The data START

This design comes from an exercise in tuning for small area on the open sky130 flow, not from production work. Function was checked by simulation only, so behaviour that the tests miss may differ from the original.

violet:
// Multi_line
module Multi_line(
input clk ,
input rstn,
  input   [127:0]M_AXIS_MM2S_0_tdata,
  input   M_AXIS_MM2S_0_tvalid,
  input [4:0] MemRDcount,
  input        SampleValid,
  input [63:0] Sampledata,
  input        CalcOn,
  output[31:0] OutSumr,
  output[31:0] OutSumi
    );
Size: ~9100 cells after synthesis, about 1400 flip-flops, about 270 I/O pins.
clock: 10.0 ns
lec_check: 0
abc_area: 1
cap_margin: 20
core_margin: 2
core_utilization: 65
cts_buf_list: sky130_fd_sc_hd__clkbuf_8
slew_margin: 20
run.sh (not shown) runs the stock make flow with config.mk's settings and CLKGATE_MAP_FILE= SYNTH_SCRIPT=/design/flow/synth_recipe.tcl, a recipe that flattens the netlist after the stock synthesis.
Changes in quartz relative to violet:
# violet
export LEC_CHECK = 0
export ABC_AREA = 1
export CAP_MARGIN = 20
export CORE_MARGIN = 2
export CORE_UTILIZATION = 65
export CTS_BUF_LIST = sky130_fd_sc_hd__clkbuf_8
export SLEW_MARGIN = 20
create_clock -name core_clock -period 10.0 [get_ports {clk}]
# quartz
export LEC_CHECK = 0
export CAP_MARGIN = 20
export CORE_MARGIN = 2
export CORE_UTILIZATION = 40
export SLEW_MARGIN = 20
create_clock -name core_clock -period 10.0 [get_ports {clk}]
==> flow/flow/run.sh (new file) <==
#!/bin/bash
# Own flow: the standard layout (standard.sh), except that the synthesis maps
# the combinational logic with an area-oriented ABC script (flow/abc_area.script)
# instead of ORFS's delay-oriented one. Registers, FA extraction and every later
# step are ORFS's own.
set -euo pipefail
W=$(pwd)
rm -rf "$W/scripts_area"
cp -r "$FLOW_HOME/scripts" "$W/scripts_area"
cp "$W/flow/abc_area.script" "$W/scripts_area/abc_speed.script"
bash standard.sh SCRIPTS_DIR="$W/scripts_area" synth > "$W/flow_synth.log" 2>&1
bash standard.sh finish > "$W/flow_finish.log" 2>&1
==> flow/flow/abc_area.script (new file) <==
strash
dch
amap
==> flow/standard.sh (new file) <==
#!/bin/bash
# synth_recipe.tcl (not shown) runs the flow's synth.tcl, then flattens the netlist and writes it again
# the make line also repeats each setting of config.mk as NAME=value (left out here)
make -C /OpenROAD-flow-scripts/flow DESIGN_CONFIG=/design/flow/config.mk WORK_HOME=/design/flow/orfs CLKGATE_MAP_FILE= SYNTH_SCRIPT=/design/flow/synth_recipe.tcl "${@:-finish}"
removed: flow/run.sh
## What came out
Clock insertion delay at the later pin of the skew report: violet and quartz compared, lower one is quartz
Diff violet and quartz: critical path buffer and inverter count lower in violet
Run comparison: quartz largest family of logic cells by synthesized area compound AO/OA/AOI/OAI gates; violet largest family of logic cells by synthesized area adder cells
For placement row count, dividing the value from quartz by the value from violet gives 1.2.
As of quartz, wire length had risen by a few percent compared to violet.
Path length in cells of the critical path is lower on violet
Final period utilization came out higher on quartz than on violet.
Compared with violet, quartz shows a higher adder and majority gate portion of the synthesized area.
Per the comparison of quartz with violet, cell count saw an increase, total count of max-transition violations in the final report ~0 delta, wire length of the first global-routing pass increased by about 5.6% relative to the old numbers.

The data END

▶ _Your objective_
Lines from the first one above through the line containing "slew_margin: 20" are to be retyped exactly, both included, and nothing more.

▶ _Problem solution_
This design comes from an exercise in tuning for small area on the open sky130 flow, not from production work. Function was checked by simulation only, so behaviour that the tests miss may differ from the original.

violet:
// Multi_line
module Multi_line(
input clk ,
input rstn,
  input   [127:0]M_AXIS_MM2S_0_tdata,
  input   M_AXIS_MM2S_0_tvalid,
  input [4:0] MemRDcount,
  input        SampleValid,
  input [63:0] Sampledata,
  input        CalcOn,
  output[31:0] OutSumr,
  output[31:0] OutSumi
    );
Size: ~9100 cells after synthesis, about 1400 flip-flops, about 270 I/O pins.
clock: 10.0 ns
lec_check: 0
abc_area: 1
cap_margin: 20
core_margin: 2
core_utilization: 65
cts_buf_list: sky130_fd_sc_hd__clkbuf_8
slew_margin: 20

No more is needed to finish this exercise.